A new app allows users to self-test for HIV, which has proven to help positive patients get access to medical care and counseling services faster.
The COVID-19 pandemic has put immense pressure on health care systems, particularly in low-resource settings. While the coronavirus has stolen the spotlight for over a year, HIV persists as a significant global health issue, affecting around 40 million people. To help deal with the ongoing HIV crisis, researchers are turning to digital solutions such as apps that could enhance access to HIV prevention, diagnosis, treatment, and care in areas where health systems are already at breaking point.
HIV, or human immunodeficiency virus, is a pathogen that launches an unrelenting attack on the immune system, and if not treated, can lead to AIDS. There is no cure for HIV infections, but with prompt access to medical care, HIV can be controlled, allowing patients to lead long, healthy lives.

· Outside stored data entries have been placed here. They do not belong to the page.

--- src/rtl/cmdq_regs.sv ---
module cmdq_regs
    import cmdq_pkg::*;
#(
    parameter int ADDR_W     = 48,
    parameter int PAGE_W     = 8,
    parameter int PAGE_SHIFT = 12,
    parameter int PTR_LO     = 5,
    parameter int PTR_HI     = 19,
    localparam int IDX_W     = PTR_HI - PTR_LO + 1,
    localparam int SIZE_W    = PAGE_W + PAGE_SHIFT - PTR_LO + 1
) (
    input  logic              clk,
    input  logic              rst_n,
    input  logic              wr_en,
    input  logic [7:0]        addr,
    input  logic [31:0]       wdata,
    output logic [31:0]       rdata,
    input  logic [IDX_W-1:0]  rptr_idx,
    input  logic              fetch_idle,
    input  logic              err_collapse,
    output logic              en,
    output logic              enable_pulse,
    output logic              base_touch,
    output logic [ADDR_W-1:0] base_addr,
    output logic [SIZE_W-1:0] size_cmds,
    output logic [IDX_W-1:0]  wptr_idx
);
    typedef struct packed {
        logic                  en;
        logic                  pulse;
        logic [BASE_REG_W-1:0] base;
        logic [IDX_W-1:0]      wptr;
    } regs_t;

    regs_t q, d;
    logic  quiet;

    assign size_cmds = (SIZE_W'(q.base[PAGE_W-1:0]) + SIZE_W'(1)) << (PAGE_SHIFT - PTR_LO);
    assign base_addr = {q.base[ADDR_W-1:PAGE_SHIFT], {PAGE_SHIFT{1'b0}}};
    assign quiet     = fetch_idle && (rptr_idx == q.wptr);

    always_comb begin
        d          = q;
        d.pulse    = 1'b0;
        base_touch = 1'b0;
        if (wr_en) begin
            case (addr)
                OFS_CTRL: begin
                    d.en    = wdata[0];
                    d.pulse = wdata[0] & ~q.en;
                end
                OFS_BASE_LO: begin
                    base_touch = 1'b1;
                    if (!q.en) d.base[31:0] = wdata;
                end
                OFS_BASE_HI: begin
                    base_touch = 1'b1;
                    if (!q.en) d.base[63:32] = wdata;
                end
                OFS_WPTR_LO: begin
                    if (SIZE_W'(wdata[PTR_HI:PTR_LO]) <= size_cmds)
                        d.wptr = wdata[PTR_HI:PTR_LO];
                end
                default: ;
            endcase
        end
        if (err_collapse) d.wptr = rptr_idx;
    end

    always_ff @(posedge clk) begin
        if (!rst_n) q <= '0;
        else        q <= d;
    end

    always_comb begin
        case (addr)
            OFS_CTRL:    rdata = {quiet, 30'b0, q.en};
            OFS_BASE_LO: rdata = q.base[31:0];
            OFS_BASE_HI: rdata = q.base[63:32];
            OFS_WPTR_LO: rdata = 32'({q.wptr, {PTR_LO{1'b0}}});
            OFS_RPTR_LO: rdata = 32'({rptr_idx, {PTR_LO{1'b0}}});
            default:     rdata = 32'b0;
        endcase
    end

    assign en           = q.en;
    assign enable_pulse = q.pulse;
    assign wptr_idx     = q.wptr;
endmodule

--- src/rtl/cmdq_fetch.sv ---
module cmdq_fetch
    import cmdq_pkg::*;
#(
    parameter int ADDR_W     = 48,
    parameter int PAGE_W     = 8,
    parameter int PAGE_SHIFT = 12,
    parameter int PTR_LO     = 5,
    parameter int PTR_HI     = 19,
    parameter int BEATS      = 4,
    parameter int BEAT_W     = 64,
    localparam int IDX_W     = PTR_HI - PTR_LO + 1,
    localparam int SIZE_W    = PAGE_W + PAGE_SHIFT - PTR_LO + 1,
    localparam int CNT_W     = (BEATS > 1) ? $clog2(BEATS) : 1,
    localparam int CMD_W     = BEATS * BEAT_W
) (
    input  logic              clk,
    input  logic              rst_n,
    input  logic              en,
    input  logic [ADDR_W-1:0] base_addr,
    input  logic [SIZE_W-1:0] size_cmds,
    input  logic [IDX_W-1:0]  wptr_idx,
    input  logic              clr_rptr,
    output logic [IDX_W-1:0]  rptr_idx,
    output logic              idle,
    output logic              err_collapse,
    output logic              mem_req_valid,
    output logic [ADDR_W-1:0] mem_req_addr,
    input  logic              mem_req_ready,
    input  logic              mem_rsp_valid,
    input  logic [BEAT_W-1:0] mem_rsp_data,
    input  logic              mem_rsp_err,
    output logic              cmd_valid,
    output logic [CMD_W-1:0]  cmd_data,
    input  logic              cmd_ready
);
    typedef struct packed {
        fetch_state_e     state;
        logic [CNT_W-1:0] cnt;
        logic             err;
        logic [CMD_W-1:0] data;
        logic [IDX_W-1:0] rptr;
    } fetch_t;

    fetch_t q, d;
    logic [SIZE_W-1:0] rptr_inc;
    logic [IDX_W-1:0]  rptr_next;

    assign rptr_inc  = SIZE_W'(q.rptr) + SIZE_W'(1);
    assign rptr_next = (rptr_inc == size_cmds) ? '0 : rptr_inc[IDX_W-1:0];

    always_comb begin
        d            = q;
        err_collapse = 1'b0;
        case (q.state)
            F_IDLE: begin
                if (en && (q.rptr != wptr_idx)) begin
                    d.state = F_REQ;
                    d.cnt   = '0;
                    d.err   = 1'b0;
                end
            end
            F_REQ: begin
                if (mem_req_ready) d.state = F_BEAT;
            end
            F_BEAT: begin
                if (mem_rsp_valid) begin
                    d.data[q.cnt*BEAT_W +: BEAT_W] = mem_rsp_data;
                    d.err = q.err | mem_rsp_err;
                    d.cnt = q.cnt + 1'b1;
                    if (q.cnt == CNT_W'(BEATS - 1)) begin
                        if (q.err | mem_rsp_err) begin
                            d.state      = F_IDLE;
                            err_collapse = 1'b1;
                        end else begin
                            d.state = F_SEND;
                        end
                    end
                end
            end
            F_SEND: begin
                if (cmd_ready) begin
                    d.rptr  = rptr_next;
                    d.state = F_IDLE;
                end
            end
            default: d.state = F_IDLE;
        endcase
        if (clr_rptr) d.rptr = '0;
    end

    always_ff @(posedge clk) begin
        if (!rst_n) q <= '0;
        else        q <= d;
    end

    assign rptr_idx      = q.rptr;
    assign idle          = (q.state == F_IDLE);
    assign mem_req_valid = (q.state == F_REQ);
    assign mem_req_addr  = base_addr + ADDR_W'({q.rptr, {PTR_LO{1'b0}}});
    assign cmd_valid     = (q.state == F_SEND);
    assign cmd_data      = q.data;
endmodule

--- src/rtl/cmdq_engine.sv ---
module cmdq_engine #(
    parameter int ADDR_W     = 48,
    parameter int PAGE_W     = 8,
    parameter int PAGE_SHIFT = 12,
    parameter int PTR_LO     = 5,
    parameter int PTR_HI     = 19,
    parameter int BEATS      = 4,
    parameter int BEAT_W     = 64,
    localparam int IDX_W     = PTR_HI - PTR_LO + 1,
    localparam int SIZE_W    = PAGE_W + PAGE_SHIFT - PTR_LO + 1,
    localparam int CMD_W     = BEATS * BEAT_W
) (
    input  logic              clk,
    input  logic              rst_n,
    input  logic              reg_wr_en,
    input  logic [7:0]        reg_addr,
    input  logic [31:0]       reg_wdata,
    output logic [31:0]       reg_rdata,
    output logic              enable_pulse,
    output logic              mem_req_valid,
    output logic [ADDR_W-1:0] mem_req_addr,
    input  logic              mem_req_ready,
    input  logic              mem_rsp_valid,
    input  logic [BEAT_W-1:0] mem_rsp_data,
    input  logic              mem_rsp_err,
    output logic              cmd_valid,
    output logic [CMD_W-1:0]  cmd_data,
    input  logic              cmd_ready
);
    logic              ctrl_en;
    logic              base_touch;
    logic              fetch_idle;
    logic              err_collapse;
    logic [ADDR_W-1:0] base_addr;
    logic [SIZE_W-1:0] size_cmds;
    logic [IDX_W-1:0]  wptr_idx;
    logic [IDX_W-1:0]  rptr_idx;

    cmdq_regs #(
        .ADDR_W(ADDR_W), .PAGE_W(PAGE_W), .PAGE_SHIFT(PAGE_SHIFT),
        .PTR_LO(PTR_LO), .PTR_HI(PTR_HI)
    ) u_regs (
        .clk(clk), .rst_n(rst_n),
        .wr_en(reg_wr_en), .addr(reg_addr), .wdata(reg_wdata), .rdata(reg_rdata),
        .rptr_idx(rptr_idx), .fetch_idle(fetch_idle), .err_collapse(err_collapse),
        .en(ctrl_en), .enable_pulse(enable_pulse), .base_touch(base_touch),
        .base_addr(base_addr), .size_cmds(size_cmds), .wptr_idx(wptr_idx)
    );

    cmdq_fetch #(
        .ADDR_W(ADDR_W), .PAGE_W(PAGE_W), .PAGE_SHIFT(PAGE_SHIFT),
        .PTR_LO(PTR_LO), .PTR_HI(PTR_HI), .BEATS(BEATS), .BEAT_W(BEAT_W)
    ) u_fetch (
        .clk(clk), .rst_n(rst_n),
        .en(ctrl_en), .base_addr(base_addr), .size_cmds(size_cmds),
        .wptr_idx(wptr_idx), .clr_rptr(base_touch),
        .rptr_idx(rptr_idx), .idle(fetch_idle), .err_collapse(err_collapse),
        .mem_req_valid(mem_req_valid), .mem_req_addr(mem_req_addr),
        .mem_req_ready(mem_req_ready), .mem_rsp_valid(mem_rsp_valid),
        .mem_rsp_data(mem_rsp_data), .mem_rsp_err(mem_rsp_err),
        .cmd_valid(cmd_valid), .cmd_data(cmd_data), .cmd_ready(cmd_ready)
    );
endmodule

Researchers at McGill University Health Centre created HIVSmart!, a self-test program implemented across communities in Western Cape, South Africa.
In collaboration with local doctors and community healthcare workers, the researchers published a study in BMJ Global Health that compared the effectiveness of their app versus conventional HIV testing practices.
This study was a timely response to the WHO’s call for increased evidence supporting the use of digital approaches to improving services associated with HIV self-testing. In particular, the researchers sought to determine whether their app could bridge the gap left by existing HIV self-tests, which did not link users with preventative or treatment care strategies after testing.
Ultimately, the research, led by Nitika Pant Pai, proved that HIVSmart! made an impact, with the potential to improve detection rates and links to care. “Our study shows that a flexible, anonymized, secure, app-based digital program can be successfully deployed with young digitally savvy populations, even in low-resource settings,” said Pant Pai.